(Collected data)
`src/hw/rtl/pfact_pkg.sv`:
```
// Shared constants for the prime factorizer: field widths, result limit and
// the first trial divisors of the 6k-1 / 6k+1 candidate walk.
// No dependencies.
package pfact_pkg;

    // Default width of the signed input word.
    localparam int VALUE_WIDTH_DEF = 32;

    // Widths of the result word fields.
    localparam int PRIME_WIDTH = 31;
    localparam int EXP_WIDTH   = 5;

    // Largest number of result words for one input word.
    localparam int MAX_RESULTS = 9;

    // Trial divisors: 2, 3, then 5 and every 6k-1 / 6k+1 after it.
    localparam int CAND_FIRST  = 2;
    localparam int CAND_SECOND = 3;
    localparam int CAND_THIRD  = 5;
    localparam int STEP_SHORT  = 2;
    localparam int STEP_LONG   = 4;

endpackage

```
`src/hw/rtl/prime_factorizer.sv`:
```
// Prime factorizer by trial division with one shared restoring divider.
// Depends on pfact_pkg for field widths, the result limit and candidate constants.
//
// One input word is taken while the block is idle. A value of 1 or less (or
// negative) gives one word marked empty. Otherwise the block gives the
// prime factors in ascending order as (prime, exponent) words, the last one
// marked, each carrying whether the input itself is prime. The candidates
// 2, 3, 5, 7, 11, 13, ... are tried in turn by one restoring divider that
// produces one quotient bit per cycle, so each trial division runs through
// a load, one divide step per magnitude bit and an evaluation, plus a
// record step for each factor found. The walk ends once the quotient
// drops below the candidate, so an input n takes about m / 3 trials, where
// m is the larger of the second largest prime factor of n and the square
// root of the largest one (the largest itself when it repeats, the square
// root of n when n is prime): roughly 15,500 trials for a prime near 2^31.
// The divider is the only arithmetic unit; a finished word waits in the
// output register while the block keeps working, and the block stalls
// only when it must hand over a new word before the previous one is taken.
module prime_factorizer
    import pfact_pkg::*;
#(
    parameter int VALUE_WIDTH = VALUE_WIDTH_DEF
) (
    input  logic                          i_clk,
    input  logic                          i_rst_n,
    input  logic                          i_in_valid,
    output logic                          o_in_ready,
    input  logic signed [VALUE_WIDTH-1:0] i_value,
    output logic                          o_out_valid,
    input  logic                          i_out_ready,
    output logic [PRIME_WIDTH-1:0]        o_prime_factor,
    output logic [EXP_WIDTH-1:0]          o_exponent,
    output logic                          o_empty_res,
    output logic                          o_input_is_prime,
    output logic                          o_last
);

    // Magnitude width, candidate width (holds a little beyond the square
    // root of the largest magnitude), divide step counter, result counter.
    localparam int NW   = VALUE_WIDTH - 1;
    localparam int CW   = (NW + 1) / 2 + 1;
    localparam int BW   = $clog2(NW);
    localparam int CNTW = $clog2(MAX_RESULTS);

    // Sequencer states.
    localparam logic [2:0] S_IDLE  = 3'd0;
    localparam logic [2:0] S_EMPTY = 3'd1;
    localparam logic [2:0] S_START = 3'd2;
    localparam logic [2:0] S_DIV   = 3'd3;
    localparam logic [2:0] S_EVAL  = 3'd4;
    localparam logic [2:0] S_REC   = 3'd5;
    localparam logic [2:0] S_FINAL = 3'd6;

    logic [2:0]           r_state, n_state;
    logic [NW-1:0]        r_n, n_n;
    logic [NW-1:0]        r_orig, n_orig;
    logic [CW-1:0]        r_cand, n_cand;
    logic                 r_step4, n_step4;
    logic [EXP_WIDTH-1:0] r_exp, n_exp;
    logic                 r_hit, n_hit;
    logic                 r_stop, n_stop;
    logic                 r_tail, n_tail;
    logic [CNTW-1:0]      r_cnt, n_cnt;
    logic                 r_pvalid, n_pvalid;
    logic [NW-1:0]        r_pprime, n_pprime;
    logic [EXP_WIDTH-1:0] r_pexp, n_pexp;
    logic [NW-1:0]        r_quo, n_quo;
    logic [CW-1:0]        r_rem, n_rem;
    logic [BW-1:0]        r_bit, n_bit;

    logic                 r_out_valid, n_out_valid;
    logic [NW-1:0]        r_out_prime, n_out_prime;
    logic [EXP_WIDTH-1:0] r_out_exp, n_out_exp;
    logic                 r_out_empty, n_out_empty;
    logic                 r_out_isprime, n_out_isprime;
    logic                 r_out_last, n_out_last;

    logic                 in_bad;
    logic                 out_free;
    logic [CW:0]          rem_sh;
    logic                 rem_ge;
    logic [CW:0]          rem_sub;
    logic [CW-1:0]        cand_next;
    logic                 step4_next;
    logic                 quo_lt_cand;
    logic [NW-1:0]        rec_prime;
    logic [EXP_WIDTH-1:0] rec_exp;
    logic                 run_full;

    assign o_in_ready = (r_state == S_IDLE);
    assign out_free   = !r_out_valid || i_out_ready;

    // Negative values, zero and one have no factors.
    assign in_bad = i_value[VALUE_WIDTH-1] || (i_value[NW-1:0] <= NW'(1));

    // One restoring divide step: shift in the next dividend bit, subtract
    // the candidate when it fits.
    assign rem_sh  = {r_rem, r_quo[NW-1]};
    assign rem_ge  = (rem_sh >= {1'b0, r_cand});
    assign rem_sub = rem_sh - {1'b0, r_cand};

    // Quotient below the candidate means candidate squared exceeds the cofactor.
    assign quo_lt_cand = (r_quo < NW'(r_cand));

    // Next trial divisor: 2, 3, 5, then alternately plus two and plus four.
    always_comb begin
        if (r_cand == CW'(CAND_FIRST)) begin
            cand_next  = CW'(CAND_SECOND);
            step4_next = 1'b0;
        end else if (r_cand == CW'(CAND_SECOND)) begin
            cand_next  = CW'(CAND_THIRD);
            step4_next = 1'b0;
        end else begin
            cand_next  = r_cand + (r_step4 ? CW'(STEP_LONG) : CW'(STEP_SHORT));
            step4_next = !r_step4;
        end
    end

    // Factor to record: the finished candidate, or the leftover cofactor.
    assign rec_prime = r_tail ? r_n : NW'(r_cand);
    assign rec_exp   = r_tail ? EXP_WIDTH'(1) : r_exp;
    assign run_full  = r_pvalid && (r_cnt == CNTW'(MAX_RESULTS - 2));

    // Sequencer.
    always_comb begin
        n_state       = r_state;
        n_n           = r_n;
        n_orig        = r_orig;
        n_cand        = r_cand;
        n_step4       = r_step4;
        n_exp         = r_exp;
        n_hit         = r_hit;
        n_stop        = r_stop;
        n_tail        = r_tail;
        n_cnt         = r_cnt;
        n_pvalid      = r_pvalid;
        n_pprime      = r_pprime;
        n_pexp        = r_pexp;
        n_quo         = r_quo;
        n_rem         = r_rem;
        n_bit         = r_bit;
        n_out_valid   = r_out_valid && !i_out_ready;
        n_out_prime   = r_out_prime;
        n_out_exp     = r_out_exp;
        n_out_empty   = r_out_empty;
        n_out_isprime = r_out_isprime;
        n_out_last    = r_out_last;

        unique case (r_state)
            S_IDLE: begin
                if (i_in_valid) begin
                    n_n      = i_value[NW-1:0];
                    n_orig   = i_value[NW-1:0];
                    n_cand   = CW'(CAND_FIRST);
                    n_step4  = 1'b0;
                    n_exp    = '0;
                    n_hit    = 1'b0;
                    n_stop   = 1'b0;
                    n_tail   = 1'b0;
                    n_cnt    = '0;
                    n_pvalid = 1'b0;
                    n_state  = in_bad ? S_EMPTY : S_START;
                end
            end
            S_EMPTY: begin
                if (out_free) begin
                    n_out_valid   = 1'b1;
                    n_out_prime   = '0;
                    n_out_exp     = '0;
                    n_out_empty   = 1'b1;
                    n_out_isprime = 1'b0;
                    n_out_last    = 1'b1;
                    n_state       = S_IDLE;
                end
            end
            S_START: begin
                n_quo   = r_n;
                n_rem   = '0;
                n_bit   = '0;
                n_state = S_DIV;
            end
            S_DIV: begin
                n_quo = {r_quo[NW-2:0], rem_ge};
                n_rem = rem_ge ? rem_sub[CW-1:0] : rem_sh[CW-1:0];
                n_bit = r_bit + BW'(1);
                if (r_bit == BW'(NW - 1)) begin
                    n_state = S_EVAL;
                end
            end
            S_EVAL: begin
                if (r_rem == '0) begin
                    // Candidate divides: keep the quotient and try it again.
                    n_n     = r_quo;
                    n_exp   = r_exp + EXP_WIDTH'(1);
                    n_hit   = 1'b1;
                    n_state = S_START;
                end else if (r_hit) begin
                    n_stop  = quo_lt_cand;
                    n_state = S_REC;
                end else if (quo_lt_cand) begin
                    if (r_n > NW'(1)) begin
                        n_tail  = 1'b1;
                        n_state = S_REC;
                    end else begin
                        n_state = S_FINAL;
                    end
                end else begin
                    n_cand  = cand_next;
                    n_step4 = step4_next;
                    n_state = S_START;
                end
            end
            S_REC: begin
                if (!r_pvalid || out_free) begin
                    // Hand the held factor on; it is not the last one.
                    if (r_pvalid) begin
                        n_out_valid   = 1'b1;
                        n_out_prime   = r_pprime;
                        n_out_exp     = r_pexp;
                        n_out_empty   = 1'b0;
                        n_out_isprime = 1'b0;
                        n_out_last    = 1'b0;
                        n_cnt         = r_cnt + CNTW'(1);
                    end
                    n_pvalid = 1'b1;
                    n_pprime = rec_prime;
                    n_pexp   = rec_exp;
                    n_exp    = '0;
                    n_hit    = 1'b0;
                    if (run_full || r_tail) begin
                        n_state = S_FINAL;
                    end else if (r_stop) begin
                        if (r_n > NW'(1)) begin
                            n_tail  = 1'b1;
                            n_state = S_REC;
                        end else begin
                            n_state = S_FINAL;
                        end
                    end else begin
                        n_cand  = cand_next;
                        n_step4 = step4_next;
                        n_state = S_START;
                    end
                end
            end
            S_FINAL: begin
                if (out_free) begin
                    n_out_valid   = 1'b1;
                    n_out_prime   = r_pprime;
                    n_out_exp     = r_pexp;
                    n_out_empty   = 1'b0;
                    n_out_isprime = (r_cnt == '0) && (r_pexp == EXP_WIDTH'(1))
                                    && (r_pprime == r_orig);
                    n_out_last    = 1'b1;
                    n_pvalid      = 1'b0;
                    n_state       = S_IDLE;
                end
            end
            default: begin
                n_state = S_IDLE;
            end
        endcase
    end

    // Control registers.
    always_ff @(posedge i_clk) begin
        if (!i_rst_n) begin
            r_state     <= S_IDLE;
            r_out_valid <= 1'b0;
            r_pvalid    <= 1'b0;
            r_cnt       <= '0;
            r_hit       <= 1'b0;
            r_stop      <= 1'b0;
            r_tail      <= 1'b0;
            r_step4     <= 1'b0;
            r_bit       <= '0;
        end else begin
            r_state     <= n_state;
            r_out_valid <= n_out_valid;
            r_pvalid    <= n_pvalid;
            r_cnt       <= n_cnt;
            r_hit       <= n_hit;
            r_stop      <= n_stop;
            r_tail      <= n_tail;
            r_step4     <= n_step4;
            r_bit       <= n_bit;
        end
    end

    // Datapath registers.
    always_ff @(posedge i_clk) begin
        r_n           <= n_n;
        r_orig        <= n_orig;
        r_cand        <= n_cand;
        r_exp         <= n_exp;
        r_pprime      <= n_pprime;
        r_pexp        <= n_pexp;
        r_quo         <= n_quo;
        r_rem         <= n_rem;
        r_out_prime   <= n_out_prime;
        r_out_exp     <= n_out_exp;
        r_out_empty   <= n_out_empty;
        r_out_isprime <= n_out_isprime;
        r_out_last    <= n_out_last;
    end

    // Output word.
    assign o_out_valid      = r_out_valid;
    assign o_prime_factor   = PRIME_WIDTH'(r_out_prime);
    assign o_exponent       = r_out_exp;
    assign o_empty_res      = r_out_empty;
    assign o_input_is_prime = r_out_isprime;
    assign o_last           = r_out_last;

endmodule
```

Requirement: Count of lines in the data above that contain the string "root": give this number and no other words.

Response to the exercise: 3